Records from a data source
==============================

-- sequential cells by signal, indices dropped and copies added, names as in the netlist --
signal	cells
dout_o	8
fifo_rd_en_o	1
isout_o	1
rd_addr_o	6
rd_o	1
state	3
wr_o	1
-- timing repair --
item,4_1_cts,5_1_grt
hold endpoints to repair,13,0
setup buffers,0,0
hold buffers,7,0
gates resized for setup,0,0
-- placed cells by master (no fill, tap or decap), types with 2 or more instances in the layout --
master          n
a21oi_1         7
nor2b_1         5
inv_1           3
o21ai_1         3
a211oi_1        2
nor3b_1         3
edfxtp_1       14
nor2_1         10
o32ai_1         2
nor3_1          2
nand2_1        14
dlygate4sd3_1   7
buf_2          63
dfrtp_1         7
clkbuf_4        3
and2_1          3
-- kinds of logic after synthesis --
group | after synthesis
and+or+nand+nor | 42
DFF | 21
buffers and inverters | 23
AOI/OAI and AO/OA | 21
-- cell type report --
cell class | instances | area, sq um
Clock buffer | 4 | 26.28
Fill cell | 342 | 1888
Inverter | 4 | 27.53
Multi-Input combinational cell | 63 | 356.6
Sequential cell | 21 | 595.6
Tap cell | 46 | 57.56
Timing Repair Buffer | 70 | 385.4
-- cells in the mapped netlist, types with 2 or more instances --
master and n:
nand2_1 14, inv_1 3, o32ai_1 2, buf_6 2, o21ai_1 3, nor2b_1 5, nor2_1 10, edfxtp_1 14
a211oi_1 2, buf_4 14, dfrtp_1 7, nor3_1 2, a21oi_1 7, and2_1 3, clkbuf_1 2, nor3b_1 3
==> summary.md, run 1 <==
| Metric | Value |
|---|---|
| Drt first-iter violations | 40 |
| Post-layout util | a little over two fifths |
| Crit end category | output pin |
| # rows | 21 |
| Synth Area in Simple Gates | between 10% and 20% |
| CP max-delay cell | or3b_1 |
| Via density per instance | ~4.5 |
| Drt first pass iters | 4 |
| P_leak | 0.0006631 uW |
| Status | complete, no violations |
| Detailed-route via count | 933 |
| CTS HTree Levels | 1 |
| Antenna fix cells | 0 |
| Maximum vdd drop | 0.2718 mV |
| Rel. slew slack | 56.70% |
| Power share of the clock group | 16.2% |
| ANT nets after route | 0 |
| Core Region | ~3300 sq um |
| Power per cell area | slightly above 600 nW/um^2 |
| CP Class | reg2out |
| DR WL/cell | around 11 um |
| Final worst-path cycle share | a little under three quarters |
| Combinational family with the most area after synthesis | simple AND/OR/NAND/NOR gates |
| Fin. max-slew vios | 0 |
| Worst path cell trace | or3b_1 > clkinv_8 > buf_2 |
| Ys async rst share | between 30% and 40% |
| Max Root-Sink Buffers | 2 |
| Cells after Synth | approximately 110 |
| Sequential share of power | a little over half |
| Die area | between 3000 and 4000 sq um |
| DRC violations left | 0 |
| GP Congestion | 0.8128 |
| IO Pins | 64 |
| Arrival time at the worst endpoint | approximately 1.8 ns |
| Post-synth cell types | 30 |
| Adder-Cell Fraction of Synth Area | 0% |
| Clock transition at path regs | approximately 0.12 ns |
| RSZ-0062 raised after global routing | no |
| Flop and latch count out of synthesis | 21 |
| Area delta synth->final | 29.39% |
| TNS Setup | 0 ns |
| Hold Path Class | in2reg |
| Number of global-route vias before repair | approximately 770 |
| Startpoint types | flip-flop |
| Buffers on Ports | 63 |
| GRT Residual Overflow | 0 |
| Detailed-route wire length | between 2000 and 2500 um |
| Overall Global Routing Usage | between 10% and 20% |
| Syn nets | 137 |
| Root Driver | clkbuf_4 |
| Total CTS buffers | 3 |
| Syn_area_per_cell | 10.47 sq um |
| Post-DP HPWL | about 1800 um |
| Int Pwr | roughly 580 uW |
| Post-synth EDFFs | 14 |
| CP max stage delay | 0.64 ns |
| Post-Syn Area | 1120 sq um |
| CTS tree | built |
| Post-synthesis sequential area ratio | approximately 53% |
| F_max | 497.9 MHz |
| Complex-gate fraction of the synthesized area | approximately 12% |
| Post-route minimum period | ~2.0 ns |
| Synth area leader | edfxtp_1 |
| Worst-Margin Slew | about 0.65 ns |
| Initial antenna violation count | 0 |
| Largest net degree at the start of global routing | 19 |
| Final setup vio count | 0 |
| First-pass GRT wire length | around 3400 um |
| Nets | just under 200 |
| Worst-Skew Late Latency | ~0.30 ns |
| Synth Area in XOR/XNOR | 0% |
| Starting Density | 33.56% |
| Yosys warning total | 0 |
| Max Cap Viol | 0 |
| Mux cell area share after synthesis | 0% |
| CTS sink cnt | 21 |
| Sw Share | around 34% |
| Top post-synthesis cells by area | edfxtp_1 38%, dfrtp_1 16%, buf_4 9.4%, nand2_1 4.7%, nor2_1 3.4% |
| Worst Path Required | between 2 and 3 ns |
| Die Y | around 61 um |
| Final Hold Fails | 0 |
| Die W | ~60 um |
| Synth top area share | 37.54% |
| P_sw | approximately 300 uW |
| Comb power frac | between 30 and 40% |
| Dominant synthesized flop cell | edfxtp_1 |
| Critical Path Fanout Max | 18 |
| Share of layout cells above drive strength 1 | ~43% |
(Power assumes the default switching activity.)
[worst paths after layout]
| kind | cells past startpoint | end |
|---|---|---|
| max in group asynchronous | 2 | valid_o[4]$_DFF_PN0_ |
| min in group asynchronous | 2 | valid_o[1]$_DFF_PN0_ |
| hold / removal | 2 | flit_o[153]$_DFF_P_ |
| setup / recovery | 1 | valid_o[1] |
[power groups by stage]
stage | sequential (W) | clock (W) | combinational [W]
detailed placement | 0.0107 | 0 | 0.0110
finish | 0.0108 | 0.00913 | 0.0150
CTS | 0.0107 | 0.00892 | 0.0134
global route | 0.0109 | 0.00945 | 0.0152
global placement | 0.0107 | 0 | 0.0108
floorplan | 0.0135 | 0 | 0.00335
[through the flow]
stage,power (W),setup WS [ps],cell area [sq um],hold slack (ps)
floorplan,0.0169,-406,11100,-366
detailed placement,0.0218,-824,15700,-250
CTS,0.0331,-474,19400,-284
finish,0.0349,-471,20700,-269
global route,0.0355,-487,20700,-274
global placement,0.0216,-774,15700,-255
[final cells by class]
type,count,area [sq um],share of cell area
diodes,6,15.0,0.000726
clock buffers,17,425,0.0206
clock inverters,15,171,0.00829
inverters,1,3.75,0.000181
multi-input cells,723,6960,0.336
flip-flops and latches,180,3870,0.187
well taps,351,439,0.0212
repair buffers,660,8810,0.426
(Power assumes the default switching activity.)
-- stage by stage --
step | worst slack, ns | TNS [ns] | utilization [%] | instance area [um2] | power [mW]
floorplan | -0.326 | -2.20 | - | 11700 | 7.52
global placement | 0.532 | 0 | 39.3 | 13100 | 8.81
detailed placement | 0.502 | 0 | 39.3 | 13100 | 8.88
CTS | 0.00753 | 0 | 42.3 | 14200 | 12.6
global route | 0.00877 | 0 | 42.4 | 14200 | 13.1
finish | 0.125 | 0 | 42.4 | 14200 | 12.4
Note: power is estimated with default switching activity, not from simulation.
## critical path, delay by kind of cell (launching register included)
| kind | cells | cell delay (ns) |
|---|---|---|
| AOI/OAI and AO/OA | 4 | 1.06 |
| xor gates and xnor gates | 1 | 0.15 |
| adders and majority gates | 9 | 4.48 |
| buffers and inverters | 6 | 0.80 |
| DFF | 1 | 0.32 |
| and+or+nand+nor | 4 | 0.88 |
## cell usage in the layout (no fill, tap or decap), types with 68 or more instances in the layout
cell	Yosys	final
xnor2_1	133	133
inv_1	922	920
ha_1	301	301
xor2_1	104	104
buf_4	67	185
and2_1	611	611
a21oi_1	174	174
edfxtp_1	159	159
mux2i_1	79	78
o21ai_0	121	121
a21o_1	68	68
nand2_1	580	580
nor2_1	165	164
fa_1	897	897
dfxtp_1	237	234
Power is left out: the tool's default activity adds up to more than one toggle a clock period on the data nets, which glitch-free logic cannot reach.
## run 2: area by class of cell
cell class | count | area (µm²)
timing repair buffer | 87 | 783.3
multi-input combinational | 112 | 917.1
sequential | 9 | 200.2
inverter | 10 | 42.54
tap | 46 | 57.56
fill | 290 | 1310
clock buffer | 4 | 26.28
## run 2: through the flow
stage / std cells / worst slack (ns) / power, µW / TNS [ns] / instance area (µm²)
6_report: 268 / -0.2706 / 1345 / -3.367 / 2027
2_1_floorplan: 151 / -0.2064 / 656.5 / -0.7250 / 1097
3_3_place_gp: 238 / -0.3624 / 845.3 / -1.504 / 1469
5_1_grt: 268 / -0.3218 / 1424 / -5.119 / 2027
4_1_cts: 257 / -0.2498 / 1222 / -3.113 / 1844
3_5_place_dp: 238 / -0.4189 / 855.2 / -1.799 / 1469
<file path="src/rtl/sorter_pkg.sv">
/*
 * shared types and register map of the APB sort accelerator
 * data vectors are sized per module, so only APB structs live here
 * data slots are word aligned, 0x20 to 0x3C, one lane each
 */
package sorter_pkg;

    // sorter geometry
    localparam int LANES       = 8;
    localparam int COUNT_WIDTH = 4;

    // byte addresses
    localparam logic [7:0] ADDR_CTRL      = 8'h00;
    localparam logic [7:0] ADDR_DATA_BASE = 8'h20;

    // control word on write
    localparam int CTRL_START_BIT = 0;
    localparam int CTRL_COUNT_LSB = 1;
    localparam int CTRL_COUNT_MSB = 4;

    // status word on read
    localparam int STAT_BUSY_BIT  = 0;
    localparam int STAT_READY_BIT = 1;

    typedef struct packed {
        logic        psel;
        logic        penable;
        logic        pwrite;
        logic [7:0]  paddr;
        logic [31:0] pwdata;
    } apb_req_t;

    typedef struct packed {
        logic [31:0] prdata;
        logic        pready;
        logic        pslverr;
    } apb_rsp_t;

    // decoded target of one access
    typedef enum logic [1:0] {SEL_CTRL, SEL_DATA, SEL_NONE} reg_sel_e;

    typedef enum logic [1:0] {ST_IDLE, ST_SORTING, ST_READY} sort_state_e;

endpackage

</file>
<file path="src/rtl/sort_comparator.sv">
/*
 * registered compare-exchange, one cycle of latency
 * unsigned compare only, smaller value leaves on low_out
 */
`timescale 1ns/1ps

module sort_comparator #(
    parameter int DATA_WIDTH = 32
) (
    input  logic                  clock,
    input  logic [DATA_WIDTH-1:0] a_in,
    input  logic [DATA_WIDTH-1:0] b_in,
    output logic [DATA_WIDTH-1:0] low_out,
    output logic [DATA_WIDTH-1:0] high_out
);

    // data path only, no reset
    always_ff @(posedge clock) begin
        if (a_in <= b_in) begin
            low_out  <= a_in;
            high_out <= b_in;
        end else begin
            // swap
            low_out  <= b_in;
            high_out <= a_in;
        end
    end

endmodule

</file>
<file path="src/rtl/batcher_sorter_4.sv">
/*
 * four-input odd-even merge sorter, three registered stages
 * lane 0 of data_out holds the smallest value
 */
`timescale 1ns/1ps

module batcher_sorter_4 #(
    parameter int DATA_WIDTH = 32
) (
    input  logic                    clock,
    input  logic [4*DATA_WIDTH-1:0] data_in,
    output logic [4*DATA_WIDTH-1:0] data_out
);

    logic [DATA_WIDTH-1:0] a0, a1, a2, a3;
    logic [DATA_WIDTH-1:0] b0, b1, b2, b3;
    logic [DATA_WIDTH-1:0] c1, c2;
    logic [DATA_WIDTH-1:0] d0, d3;

    // stage 1: sort the two pairs
    sort_comparator #(.DATA_WIDTH(DATA_WIDTH)) cmp_s1_lo (
        .clock(clock), .a_in(data_in[0*DATA_WIDTH +: DATA_WIDTH]),
        .b_in(data_in[1*DATA_WIDTH +: DATA_WIDTH]), .low_out(a0), .high_out(a1)
    );
    sort_comparator #(.DATA_WIDTH(DATA_WIDTH)) cmp_s1_hi (
        .clock(clock), .a_in(data_in[2*DATA_WIDTH +: DATA_WIDTH]),
        .b_in(data_in[3*DATA_WIDTH +: DATA_WIDTH]), .low_out(a2), .high_out(a3)
    );

    // stage 2: cross, mins to lane 0 and maxes to lane 3
    sort_comparator #(.DATA_WIDTH(DATA_WIDTH)) cmp_s2_even (
        .clock(clock), .a_in(a0), .b_in(a2), .low_out(b0), .high_out(b2)
    );
    sort_comparator #(.DATA_WIDTH(DATA_WIDTH)) cmp_s2_odd (
        .clock(clock), .a_in(a1), .b_in(a3), .low_out(b1), .high_out(b3)
    );

    // stage 3: only the middle pair can still be out of order
    sort_comparator #(.DATA_WIDTH(DATA_WIDTH)) cmp_s3_mid (
        .clock(clock), .a_in(b1), .b_in(b2), .low_out(c1), .high_out(c2)
    );

    // outer lanes delayed to stay aligned
    always_ff @(posedge clock) begin
        d0 <= b0;
        d3 <= b3;
    end

    assign data_out = {d3, c2, c1, d0};

endmodule

</file>
<file path="src/rtl/batcher_sorter_8.sv">
/*
 * eight-input Batcher odd-even merge sorter, 6 cycles of latency
 * two 4-sorters then three merge stages; no back-pressure
 * count rides beside the data, only the valid line is reset
 */
`timescale 1ns/1ps

module batcher_sorter_8 #(
    parameter int DATA_WIDTH = 32
) (
    input  logic                                   clock,
    input  logic                                   reset,
    input  logic [sorter_pkg::LANES*DATA_WIDTH-1:0] data_in,
    input  logic [sorter_pkg::COUNT_WIDTH-1:0]     count_in,
    input  logic                                   valid_in,
    output logic [sorter_pkg::LANES*DATA_WIDTH-1:0] data_out,
    output logic [sorter_pkg::COUNT_WIDTH-1:0]     count_out,
    output logic                                   valid_out
);

    localparam int LATENCY = 6;
    localparam int HALF    = 4*DATA_WIDTH;

    logic [HALF-1:0]       lo_sorted, hi_sorted;
    logic [DATA_WIDTH-1:0] ma [8];
    logic [DATA_WIDTH-1:0] b0, b1, b2, b3, b4, b5, b6, b7;
    logic [DATA_WIDTH-1:0] c0, c1, c2, c3, c4, c5, c6, c7;

    logic [LATENCY-1:0]                valid_pipe;
    logic [sorter_pkg::COUNT_WIDTH-1:0] count_pipe [LATENCY];

    ////////////////////////////////////////////////////////////////////////////
    // stages 1 to 3, each half sorted on its own
    ////////////////////////////////////////////////////////////////////////////

    batcher_sorter_4 #(.DATA_WIDTH(DATA_WIDTH)) sort_lo (
        .clock(clock), .data_in(data_in[0 +: HALF]), .data_out(lo_sorted)
    );
    batcher_sorter_4 #(.DATA_WIDTH(DATA_WIDTH)) sort_hi (
        .clock(clock), .data_in(data_in[HALF +: HALF]), .data_out(hi_sorted)
    );

    ////////////////////////////////////////////////////////////////////////////
    // merge, stages 4 to 6
    ////////////////////////////////////////////////////////////////////////////

    // lane i against lane i+4
    for (genvar i = 0; i < 4; i++) begin : g_merge_a
        sort_comparator #(.DATA_WIDTH(DATA_WIDTH)) cmp_a (
            .clock(clock),
            .a_in(lo_sorted[i*DATA_WIDTH +: DATA_WIDTH]),
            .b_in(hi_sorted[i*DATA_WIDTH +: DATA_WIDTH]),
            .low_out(ma[i]),
            .high_out(ma[i+4])
        );
    end

    // 2-4 and 3-5; outer lanes already final for this stage
    sort_comparator #(.DATA_WIDTH(DATA_WIDTH)) cmp_b_24 (
        .clock(clock), .a_in(ma[2]), .b_in(ma[4]), .low_out(b2), .high_out(b4)
    );
    sort_comparator #(.DATA_WIDTH(DATA_WIDTH)) cmp_b_35 (
        .clock(clock), .a_in(ma[3]), .b_in(ma[5]), .low_out(b3), .high_out(b5)
    );

    // neighbour pairs, lanes 0 and 7 pass
    sort_comparator #(.DATA_WIDTH(DATA_WIDTH)) cmp_c_12 (
        .clock(clock), .a_in(b1), .b_in(b2), .low_out(c1), .high_out(c2)
    );
    sort_comparator #(.DATA_WIDTH(DATA_WIDTH)) cmp_c_34 (
        .clock(clock), .a_in(b3), .b_in(b4), .low_out(c3), .high_out(c4)
    );
    sort_comparator #(.DATA_WIDTH(DATA_WIDTH)) cmp_c_56 (
        .clock(clock), .a_in(b5), .b_in(b6), .low_out(c5), .high_out(c6)
    );

    // pass-through registers of the merge stages
    always_ff @(posedge clock) begin
        b0 <= ma[0];
        b1 <= ma[1];
        b6 <= ma[6];
        b7 <= ma[7];
        c0 <= b0;
        c7 <= b7;
    end

    assign data_out = {c7, c6, c5, c4, c3, c2, c1, c0};

    // valid and count delay lines, matched to the data latency
    always_ff @(posedge clock) begin
        if (reset) begin
            valid_pipe <= '0;
        end else begin
            valid_pipe <= {valid_pipe[LATENCY-2:0], valid_in};
        end
    end

    always_ff @(posedge clock) begin
        count_pipe[0] <= count_in;
        for (int i = 1; i < LATENCY; i++) begin
            count_pipe[i] <= count_pipe[i-1];
        end
    end

    assign valid_out = valid_pipe[LATENCY-1];
    assign count_out = count_pipe[LATENCY-1];

endmodule

</file>
<file path="src/rtl/batch_loader.sv">
/*
 * staging slots and batch launch
 * lanes at or above start_count go out as all-ones and sort to the top
 * start_count is assumed to be 1 to 8, already checked upstream
 */
`timescale 1ns/1ps

module batch_loader #(
    parameter int DATA_WIDTH = 32
) (
    input  logic                                    clock,
    input  logic                                    reset,
    input  logic                                    slot_write,
    input  logic [$clog2(sorter_pkg::LANES)-1:0]    slot_index,
    input  logic [DATA_WIDTH-1:0]                   slot_data,
    input  logic                                    start,
    input  logic [sorter_pkg::COUNT_WIDTH-1:0]      start_count,
    output logic                                    batch_valid,
    output logic [sorter_pkg::LANES*DATA_WIDTH-1:0] batch_data,
    output logic [sorter_pkg::COUNT_WIDTH-1:0]      batch_count
);

    logic [DATA_WIDTH-1:0] slots [sorter_pkg::LANES];

    // staging slots and launch strobe
    always_ff @(posedge clock) begin
        if (reset) begin
            for (int i = 0; i < sorter_pkg::LANES; i++) begin
                slots[i] <= '0;
            end
            batch_valid <= 1'b0;
        end else begin
            if (slot_write) begin
                slots[slot_index] <= slot_data;
            end
            // one cycle, the cycle after the start access
            batch_valid <= start;
        end
    end

    // launch copy, staging stays intact for the next batch
    always_ff @(posedge clock) begin
        if (start) begin
            for (int i = 0; i < sorter_pkg::LANES; i++) begin
                batch_data[i*DATA_WIDTH +: DATA_WIDTH] <= (i < start_count) ? slots[i] : '1;
            end
            batch_count <= start_count;
        end
    end

endmodule

</file>
<file path="src/rtl/result_buffer.sv">
/*
 * result capture and sort state
 * one batch in flight at a time; a new launch from READY keeps the old
 * result visible until the new batch arrives
 */
`timescale 1ns/1ps

module result_buffer #(
    parameter int DATA_WIDTH = 32
) (
    input  logic                                    clock,
    input  logic                                    reset,
    input  logic                                    launch,
    input  logic                                    sorted_valid,
    input  logic [sorter_pkg::LANES*DATA_WIDTH-1:0] sorted_data,
    input  logic [sorter_pkg::COUNT_WIDTH-1:0]      sorted_count,
    output sorter_pkg::sort_state_e                 state,
    output logic [sorter_pkg::LANES*DATA_WIDTH-1:0] result_data,
    output logic [sorter_pkg::COUNT_WIDTH-1:0]      result_count
);

    always_ff @(posedge clock) begin
        if (reset) begin
            state        <= sorter_pkg::ST_IDLE;
            result_data  <= '0;
            result_count <= '0;
        end else begin
            case (state)
                sorter_pkg::ST_IDLE, sorter_pkg::ST_READY: begin
                    if (launch) state <= sorter_pkg::ST_SORTING;
                end
                sorter_pkg::ST_SORTING: begin
                    if (sorted_valid) state <= sorter_pkg::ST_READY;
                end
                default: state <= sorter_pkg::ST_IDLE;
            endcase
            // capture sorted batch with its count
            if (sorted_valid) begin
                result_data  <= sorted_data;
                result_count <= sorted_count;
            end
        end
    end

endmodule

</file>
<file path="src/rtl/apb_sort_regs.sv">
/*
 * APB slave of the sort accelerator, no wait states
 * refused: start while busy, start with count 0 or above 8, unmapped address
 * read data is combinational; slots at or past the count read as zero
 */
`timescale 1ns/1ps

module apb_sort_regs #(
    parameter int DATA_WIDTH = 32
) (
    input  logic                                    clock,
    input  logic                                    reset,
    input  sorter_pkg::apb_req_t                    apb_req,
    output sorter_pkg::apb_rsp_t                    apb_rsp,
    output logic                                    slot_write,
    output logic [$clog2(sorter_pkg::LANES)-1:0]    slot_index,
    output logic [DATA_WIDTH-1:0]                   slot_data,
    output logic                                    start,
    output logic [sorter_pkg::COUNT_WIDTH-1:0]      start_count,
    input  sorter_pkg::sort_state_e                 state,
    input  logic [sorter_pkg::LANES*DATA_WIDTH-1:0] result_data,
    input  logic [sorter_pkg::COUNT_WIDTH-1:0]      result_count
);

    logic                                   access;
    sorter_pkg::reg_sel_e                   sel;
    logic                                   wr_start;
    logic [sorter_pkg::COUNT_WIDTH-1:0]     wr_count;
    logic                                   launch_pending;
    logic                                   busy;
    logic                                   refuse;
    logic [DATA_WIDTH-1:0]                  read_lane;

    assign access = apb_req.psel & apb_req.penable;

    // address decode, data window is 0x20 to 0x3C word aligned
    always_comb begin
        sel = sorter_pkg::SEL_NONE;
        if (apb_req.paddr == sorter_pkg::ADDR_CTRL) begin
            sel = sorter_pkg::SEL_CTRL;
        end else if (apb_req.paddr[7:5] == sorter_pkg::ADDR_DATA_BASE[7:5] &&
                     apb_req.paddr[1:0] == 2'b00) begin
            sel = sorter_pkg::SEL_DATA;
        end
    end

    assign wr_start = apb_req.pwdata[sorter_pkg::CTRL_START_BIT];
    assign wr_count = apb_req.pwdata[sorter_pkg::CTRL_COUNT_MSB:sorter_pkg::CTRL_COUNT_LSB];

    // covers the cycle between an accepted start and the state change
    always_ff @(posedge clock) begin
        if (reset) begin
            launch_pending <= 1'b0;
        end else begin
            launch_pending <= start;
        end
    end

    assign busy = (state == sorter_pkg::ST_SORTING) | launch_pending;

    // refusal rules
    assign refuse = (sel == sorter_pkg::SEL_NONE) ||
                    (sel == sorter_pkg::SEL_CTRL && apb_req.pwrite && wr_start &&
                     (busy || wr_count == '0 || wr_count > sorter_pkg::LANES));

    // strobes, only in an accepted access cycle
    assign slot_write  = access & apb_req.pwrite & (sel == sorter_pkg::SEL_DATA);
    assign slot_index  = apb_req.paddr[4:2];
    assign slot_data   = apb_req.pwdata[DATA_WIDTH-1:0];
    assign start       = access & apb_req.pwrite & (sel == sorter_pkg::SEL_CTRL) &
                         wr_start & ~refuse;
    assign start_count = wr_count;

    assign read_lane = result_data[slot_index*DATA_WIDTH +: DATA_WIDTH];

    // read mux
    always_comb begin
        apb_rsp.prdata = '0;
        case (sel)
            sorter_pkg::SEL_CTRL: begin
                apb_rsp.prdata[sorter_pkg::STAT_BUSY_BIT]  = busy;
                apb_rsp.prdata[sorter_pkg::STAT_READY_BIT] = (state == sorter_pkg::ST_READY);
            end
            sorter_pkg::SEL_DATA: begin
                if (slot_index < result_count) apb_rsp.prdata = 32'(read_lane);
            end
            default: apb_rsp.prdata = '0;
        endcase
        apb_rsp.pready  = 1'b1;
        apb_rsp.pslverr = access & refuse;
    end

endmodule

</file>
<file path="src/rtl/sorter_apb_top.sv">
/*
 * top level of the APB sort accelerator, wiring only
 * READY shows in the status 8 cycles after an accepted start
 */
`timescale 1ns/1ps

module sorter_apb_top #(
    parameter int DATA_WIDTH = 32
) (
    input  logic                 clock,
    input  logic                 reset,
    input  sorter_pkg::apb_req_t apb_req,
    output sorter_pkg::apb_rsp_t apb_rsp
);

    // register block to loader
    logic                                    slot_write;
    logic [$clog2(sorter_pkg::LANES)-1:0]    slot_index;
    logic [DATA_WIDTH-1:0]                   slot_data;
    logic                                    start;
    logic [sorter_pkg::COUNT_WIDTH-1:0]      start_count;

    // loader to sorter, batch_valid doubles as launch mark
    logic                                    batch_valid;
    logic [sorter_pkg::LANES*DATA_WIDTH-1:0] batch_data;
    logic [sorter_pkg::COUNT_WIDTH-1:0]      batch_count;

    // sorter to result buffer
    logic                                    sorted_valid;
    logic [sorter_pkg::LANES*DATA_WIDTH-1:0] sorted_data;
    logic [sorter_pkg::COUNT_WIDTH-1:0]      sorted_count;

    // result buffer back to register block
    sorter_pkg::sort_state_e                 state;
    logic [sorter_pkg::LANES*DATA_WIDTH-1:0] result_data;
    logic [sorter_pkg::COUNT_WIDTH-1:0]      result_count;

    apb_sort_regs #(.DATA_WIDTH(DATA_WIDTH)) regs_inst (
        .clock(clock), .reset(reset), .apb_req(apb_req), .apb_rsp(apb_rsp),
        .slot_write(slot_write), .slot_index(slot_index), .slot_data(slot_data),
        .start(start), .start_count(start_count),
        .state(state), .result_data(result_data), .result_count(result_count)
    );

    batch_loader #(.DATA_WIDTH(DATA_WIDTH)) loader_inst (
        .clock(clock), .reset(reset),
        .slot_write(slot_write), .slot_index(slot_index), .slot_data(slot_data),
        .start(start), .start_count(start_count),
        .batch_valid(batch_valid), .batch_data(batch_data), .batch_count(batch_count)
    );

    batcher_sorter_8 #(.DATA_WIDTH(DATA_WIDTH)) sorter_inst (
        .clock(clock), .reset(reset),
        .data_in(batch_data), .count_in(batch_count), .valid_in(batch_valid),
        .data_out(sorted_data), .count_out(sorted_count), .valid_out(sorted_valid)
    );

    result_buffer #(.DATA_WIDTH(DATA_WIDTH)) result_inst (
        .clock(clock), .reset(reset), .launch(batch_valid),
        .sorted_valid(sorted_valid), .sorted_data(sorted_data),
        .sorted_count(sorted_count), .state(state),
        .result_data(result_data), .result_count(result_count)
    );

endmodule

</file>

==============================

▸ **THE PROBLEM**: When you reach the line containing "inverter | 10 | 42.54" in the data above, start copying exactly, and stop after the line containing "5_1_grt: 268 / -0.3218 / 1424 / -5.119 / 2027".

▸ **SOLUTION TO THIS EXERCISE**:
inverter | 10 | 42.54
tap | 46 | 57.56
fill | 290 | 1310
clock buffer | 4 | 26.28
## run 2: through the flow
stage / std cells / worst slack (ns) / power, µW / TNS [ns] / instance area (µm²)
6_report: 268 / -0.2706 / 1345 / -3.367 / 2027
2_1_floorplan: 151 / -0.2064 / 656.5 / -0.7250 / 1097
3_3_place_gp: 238 / -0.3624 / 845.3 / -1.504 / 1469
5_1_grt: 268 / -0.3218 / 1424 / -5.119 / 2027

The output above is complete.